■ **DATA FOR REVIEW**
This is an optimization exercise on Yosys and OpenROAD, whose aim is small area, not a production implementation. Function was checked by simulation only, so behaviour that the tests miss may differ from the original. No activity file was given, so power comes from the tool's default toggle rates.

## flow/design.v (module list and top-level ports; edited modules follow where they fit)
// module dm_nor2: 3 lines
// module dm_and2: 3 lines
// module dm_nand2: 3 lines
// module dm_nand3: 3 lines
// module dm_nand4: 3 lines
// module dm_oa31: 3 lines
// module dm_aoi222: 4 lines
// module data_mem_256x8: 2252 lines
module data_mem_256x8 #(
    parameter int AW = 8,
    parameter int DW = 8
) (
    input  logic          CLK,
    input  logic          reset_i,
    input  logic [AW-1:0] DataAddress,
    input  logic          ReadMem,
    input  logic          WriteMem,
    input  logic [DW-1:0] DataIn,
    output logic [DW-1:0] DataOut
);
  // ...
==> flow/flow/run.sh <==
#!/bin/bash
# The standard layout (standard.sh: the ORFS flow, unchanged synthesis), with three changes:
# clock tree synthesis without dummy loads, on small clock buffers and small sink clusters;
# the port buffers (one per input and output port, as in the standard flow) are buf_1; and
# after global routing, ORFS's power recovery (RECOVER_POWER) downsizes gates off the critical
# paths. All of ORFS's output goes to standard_flow.log here; each step's own log is under
# orfs/logs.
set -euo pipefail
bash standard.sh \
  "CTS_ARGS=-sink_clustering_enable -repair_clock_nets -dont_use_dummy_load -buf_list sky130_fd_sc_hd__clkbuf_4 -sink_clustering_size 10 -sink_clustering_max_diameter 40" \
  "BUFFER_PORTS_ARGS=-buffer_cell sky130_fd_sc_hd__buf_1" \
  RECOVER_POWER=100 \
  finish > standard_flow.log 2>&1
==> flow/standard.sh <==
#!/bin/bash
# synth_recipe.tcl (not shown) runs the flow's synth.tcl, then flattens the netlist and writes it again
# the make line also repeats each setting of config.mk as NAME=value (left out here)
make -C /OpenROAD-flow-scripts/flow DESIGN_CONFIG=/design/flow/config.mk WORK_HOME=/design/flow/orfs CLKGATE_MAP_FILE= SYNTH_SCRIPT=/design/flow/synth_recipe.tcl "${@:-finish}"
==> flow/config.mk <==
export PLATFORM = sky130hd
export DESIGN_NAME = data_mem_256x8
export DESIGN_NICKNAME = data_mem_256x8
export VERILOG_FILES = /design/flow/design.v
export SDC_FILE = /design/flow/constraint.sdc
export NUM_CORES = 4
export LEC_CHECK = 0
export CAP_MARGIN = 10
export CORE_MARGIN = 2
export CORE_UTILIZATION = 80
export CTS_BUF_LIST = sky130_fd_sc_hd__clkbuf_4
export CTS_CLUSTER_DIAMETER = 40
export CTS_CLUSTER_SIZE = 10
export SLEW_MARGIN = 10
export SYNTH_HIERARCHICAL = 1
export SYNTH_MINIMUM_KEEP_SIZE = 0
==> flow/constraint.sdc <==
create_clock -name core_clock -period 10.0 [get_ports {CLK}]
set_input_delay 2.0000 -clock core_clock [delete_from_list [all_inputs] [get_ports {CLK}]]
set_output_delay 2.0000 -clock core_clock [all_outputs]
set_load 0.01 [all_outputs]
==> impl_metrics.ini, run 1 <==
[clocking]
htreeDepth = 4
cts_setup_buffers = 0
cts_buffers = 229

[synth]
muxShareOfSynthArea_pct = 0
syn_avg_cell_area_um2 = 19.6
synth_top_area_cell = edfxtp_1

[power]
internal_power_uw = 10600
top_power_group = sequential cells
share_seq_of_total_power_pct = 71.3

[die]
fp.coreArea_um2 = 90400
num_io_pins = 28

[global_routing]
antenna_found_initial = 17
use_met2_pct = 61.2

[setup_path]
crit_required_ns = 8.00
crit_start = DataAddress[3]
cp-start-kind = input port

[outcome]
so.violations = capacitance limit, slew limit
outcome = failed layout checks

[routing]
post-route-drc-count = 0
wl_met3_mm = 33.8
route.met2.wl_mm = 86.4

[min_path]
hold_path_end = my_memory[226][6]

[layout]
mostFrequentLayoutCell = edfxtp_1
design_area_um2 = 76500
layout-drive-gt1-share_pct = 6.84
largestClassByArea = registers

[place]
place_ws_ns = 1.81
numPortBuffers = 27

[job]
max-cap-violations = 29

[sta]
max_slew_margin_pct = -227
report.final.slew_viol_count = 2106
==> inputs of run 2 (changes only) <==
--- a/flow/design.v
+++ b/flow/design.v
@@ -1,14 +1,11 @@
 module dm_nor2 (input logic a, input logic b, output logic y);
     assign y = ~(a | b);
 endmodule
-module dm_and2 (input logic a, input logic b, output logic y);
-    assign y = a & b;
-endmodule
 module dm_nand2 (input logic a, input logic b, output logic y);
     assign y = ~(a & b);
 endmodule
 module dm_nand3 (input logic a, input logic b, input logic c, output logic y);
     assign y = ~(a & b & c);
 endmodule
 module dm_nand4 (input logic a, input logic b, input logic c, input logic d, output logic y);
     assign y = ~(a & b & c & d);
@@ -33,25 +30,31 @@
     output logic [DW-1:0] DataOut
 );
     logic [7:0] my_memory [0:255];
     logic        wr_en;
     logic [15:0] lo_n;            
     logic [15:0] hi_n;            
     logic [255:0] sel;
     assign wr_en = WriteMem & ~reset_i;
-    always_comb begin
-        for (int j = 0; j < 16; j++) begin
-            lo_n[j] = ~(DataAddress[3:0] == j[3:0]);
-            hi_n[j] = ~(DataAddress[7:4] == j[3:0]);
-        end
+    logic [7:0] a_n;
+    assign a_n = ~DataAddress;
+    for (genvar j = 0; j < 16; j++) begin : g_pre
+        dm_nand4 u_lo (.a(j[0] ? DataAddress[0] : a_n[0]), .b(j[1] ? DataAddress[1] : a_n[1]),
+                       .c(j[2] ? DataAddress[2] : a_n[2]), .d(j[3] ? DataAddress[3] : a_n[3]),
+                       .y(lo_n[j]));
+        dm_nand4 u_hi (.a(j[0] ? DataAddress[4] : a_n[4]), .b(j[1] ? DataAddress[5] : a_n[5]),
+                       .c(j[2] ? DataAddress[6] : a_n[6]), .d(j[3] ? DataAddress[7] : a_n[7]),
+                       .y(hi_n[j]));
     end
     logic [15:0] whi;
+    logic        wr_dis;
+    assign wr_dis = ~wr_en;
     for (genvar j = 0; j < 16; j++) begin : g_whi
-        dm_and2 u_whi (.a(wr_en), .b(~hi_n[j]), .y(whi[j]));
+        dm_nor2 u_whi (.a(wr_dis), .b(hi_n[j]), .y(whi[j]));
     end
     always_ff @(posedge CLK) begin
         for (int j = 0; j < 16; j++) begin
             if (whi[j]) begin
                 my_memory[{j[3:0], DataAddress[3:0]}] <= DataIn;
             end
         end
     end
==> impl_metrics.ini, run 2 <==
[global_routing]
grt_pass1_vias = 41400
antenna_found_initial = 12
grt_max_degree = 187
grt_use_total_pct = 40.4
overflow = 0
grt_pass1_wl_mm = 270

[setup_path]
path_cells = clkbuf_1 > inv_1 > nand4_1 > clkbuf_1 > nor2_1 > a222oi_1 > nand4_1 > nor2_1 > nand4_1 > o31a_1 > buf_1
crit_start = DataAddress[4]
worstPathArrival_ns = 6.86
worstSetupPathType = input port to output pin
slowest_stage = clkbuf_1
worstPathMaxFanout = 17
slowest_delay_ns = 1.09
cp-endpoint = DataOut[1]
critPathCaptureType = output pin
worst_path_most_repeated_cell = nand4_1
cp-start-kind = input port
crit_required_ns = 8.00

[min_path]
hp-class = input port to register

[layout]
final_cell_mix = edfxtp_1 (2048), a222oi_1 (680), nor2_1 (616)
n_fill_cell = 3946
fin_nets = 4006
seq_area_um2 = 61500
layout-drive-gt1-share_pct = 6.73
post-route-util_pct = 84.7
design_area_um2 = 76300
largest_reg_flops = 2048
area_growth_pct = 4.65
mostFrequentLayoutCell = edfxtp_1
multiInputGateArea_um2 = 11100

[routing]
drtAntennaViolNets = 0
vias = 43500
vias_per_cell = 8.41
post-route-drc-count = 0
routedWlPerCell_um = 36.3
dr.pass1.iters = 14
routed_wl_mm = 188
first_iter_violations = 11500

[synth]
synth_most_common_cell = edfxtp_1
synth_top_area_cell = edfxtp_1
yosysTopAreaCellShare_pct = 84.3
ys_warn_count = 7
ys_async_sr_fraction_pct = 0
synth_area_um2 = 72900
syn_avg_cell_area_um2 = 19.7
synth.area.top_cells = edfxtp_1 (84%), a222oi_1 (9.3%), nor2_1 (3.2%)
synth_nets = 3730
synth_flop_cell = edfxtp_1
synth_edf_count = 2048
synth-seq-area-share_pct = 84.3
synthTopCellsByCount = edfxtp_1 (2048), a222oi_1 (680), nor2_1 (616), nand4_1 (216), nand3b_1 (32)
synthCells = 3710
ys_ff_latch = 2048
yosysUniqueCellTypes = 18

[place]
placed_area_um2 = 74900
hpwlAfterDp_mm = 115
place_congestion = 0.950
numPortBuffers = 27
place_ws_ns = 1.76

[sta]
post-route-period-util_pct = 88.6
layout_min_cycle_time_ns = 8.86
max_slew.worst_pin.slew_ns = 5.06
worst_slack_ns = 1.14
report.final.slew_viol_count = 2334
setup_tns_ns = 0
setup_violations = 0
fmaxAchievable_mhz = 113
rsz0062_at_grt = no
finalHoldViolations = 0
max_slew_margin_pct = -237

[clocking]
path_clk_slew_ns = 0.11
ctsResizeCount = 0
clockBufferDepth = 3
cts_tree = done
ctsHoldBuffers = 0
cts.sinks = 2048
htreeDepth = 4
cts_setup_buffers = 0
cts_root_buffer = clkbuf_4
cts_buffers = 227

[die]
fp.coreArea_um2 = 90100
die_w_um = 306
dieArea_um2 = 93600
num_io_pins = 28
die_h_um = 306
rows = 110
initial_core_util_pct = 80.9

[power]
total_power_uw = 13300
peakVddDrop_uv = 150
power.density_nw_per_um2 = 174
p_leak_uw = 0.0224

[outcome]
so.violations = capacitance limit, slew limit
outcome = failed layout checks

[job]
max-cap-violations = 33
run 2: worst min-delay path by stage:
stage / slack [ns] / end / cells after the start / start
finish: 1.64 / my_memory[151][0] / 1 / DataIn[0]
global route: 1.64 / my_memory[151][0] / 1 / DataIn[0]
CTS: 1.16 / my_memory[151][0] / 1 / DataIn[0]
detailed placement: 2.50 / my_memory[149][0] / 1 / DataIn[0]
global placement: 2.47 / my_memory[147][0] / 1 / DataIn[0]
floorplan: 2.10 / my_memory[0][0] / 0 / DataIn[0]
run 2: layout make-up:
class / count / area share [%]
Timing Repair Buffer: 88 / 0.610
Tap cell: 1176 / 1.93
Multi-Input combinational cell: 1613 / 14.6
Antenna cell: 7 / 0.0229
Clock buffer: 227 / 2.23
Inverter: 8 / 0.0393
Sequential cell: 2048 / 80.6
run 2: stage by stage:
| step | hold slack [ns] | instances |
|---|---|---|
| CTS | 1.16 | 5159 |
| global route | 1.64 | 5167 |
| detailed placement | 2.50 | 4932 |
| floorplan | 2.10 | 3710 |
| finish | 1.64 | 5167 |
| global placement | 2.47 | 4930 |
run 2: kinds of logic (layout without fill, tap and decap cells):
kind of cell	Yosys count	count (layout)	share of synthesized area [%]
buffers and inverters	49	323	0.338
AOI/OAI and AO/OA	688	688	9.43
and+or+nand+nor	925	925	5.92
other	0	7	0
DFF	2048	2048	84.3
run 2: worst max-delay path, delay by kind of cell:
kind                   cells  cell delay, ns
and+or+nand+nor            5            1.88
buffers and inverters      4            1.78
AOI/OAI and AO/OA          2            1.15
run 2: modules after synthesis (local to each module, per instance):
module / flip-flops and latches / area, um^2
dm_nor2: 0 / 3.75
dm_aoi222: 0 / 10.0
data_mem_256x8: 2048 / 63300
dm_oa31: 0 / 8.76
dm_nand2: 0 / 3.75
dm_nand4: 0 / 6.26
dm_nand3: 0 / 5.00
run 2: layer usage:
layer / vias up / track usage, % / wire length [um]
met3: 721 / 10.3 / 32300
met5: - / 0 / 68
met1: 20900 / 58.0 / 59200
met2: 4672 / 60.3 / 85600
li1: 17100 / - / -
met4: 10 / 18.9 / 10600
run 2: power breakdown:
group          internal (uW)  total [uW]  switching, uW  leakage [uW]
sequential              9470        9470           2.93        0.0184
clock                   1040        3430           2390       0.00104
combinational           37.6         367            329       0.00295
total                  10500       13300           2720        0.0224

-- what the ideal ports hide --
No port has a modelled driver above. Below, the same layouts with a new extraction and two added sets of constraints. Step 1 (the two cells are an assumption about what drives the block):
set clk [get_ports {CLK}]
set_driving_cell -lib_cell sky130_fd_sc_hd__clkbuf_16 $clk
set_driving_cell -lib_cell sky130_fd_sc_hd__buf_2 [delete_from_list [all_inputs] $clk]
Step 2, shift: input delay + t, output delay - t, t = (earliest + latest rising clock arrival at the registers) / 2. This alone moves slack from input paths to output paths. Three values: no drivers, after step 1, after step 2; two values: the first two.
| run | t, ns | setup slack, ns | worst setup path at the end |
|---|---|---|---|
| run 1 | 1.241 | 0.786 / 0.648 / -0.016 | input to register |
| run 2 | 1.222 | 1.138 / 1.058 / 0.081 | input to register |
The setup slack of run 2, which loses most, moves by -0.080 ns with the drivers and by -1.057 ns with both steps.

■ **WHAT THE EXERCISE ASKS**
Set out, exactly as written, the lines from the line with "dm_aoi222: 0 / 10.0" to the last line of the records, inclusive, and only those lines.

■ **TASK ANSWER**
dm_aoi222: 0 / 10.0
data_mem_256x8: 2048 / 63300
dm_oa31: 0 / 8.76
dm_nand2: 0 / 3.75
dm_nand4: 0 / 6.26
dm_nand3: 0 / 5.00
run 2: layer usage:
layer / vias up / track usage, % / wire length [um]
met3: 721 / 10.3 / 32300
met5: - / 0 / 68
met1: 20900 / 58.0 / 59200
met2: 4672 / 60.3 / 85600
li1: 17100 / - / -
met4: 10 / 18.9 / 10600
run 2: power breakdown:
group          internal (uW)  total [uW]  switching, uW  leakage [uW]
sequential              9470        9470           2.93        0.0184
clock                   1040        3430           2390       0.00104
combinational           37.6         367            329       0.00295
total                  10500       13300           2720        0.0224

-- what the ideal ports hide --
No port has a modelled driver above. Below, the same layouts with a new extraction and two added sets of constraints. Step 1 (the two cells are an assumption about what drives the block):
set clk [get_ports {CLK}]
set_driving_cell -lib_cell sky130_fd_sc_hd__clkbuf_16 $clk
set_driving_cell -lib_cell sky130_fd_sc_hd__buf_2 [delete_from_list [all_inputs] $clk]
Step 2, shift: input delay + t, output delay - t, t = (earliest + latest rising clock arrival at the registers) / 2. This alone moves slack from input paths to output paths. Three values: no drivers, after step 1, after step 2; two values: the first two.
| run | t, ns | setup slack, ns | worst setup path at the end |
|---|---|---|---|
| run 1 | 1.241 | 0.786 / 0.648 / -0.016 | input to register |
| run 2 | 1.222 | 1.138 / 1.058 / 0.081 | input to register |
The setup slack of run 2, which loses most, moves by -0.080 ns with the drivers and by -1.057 ns with both steps.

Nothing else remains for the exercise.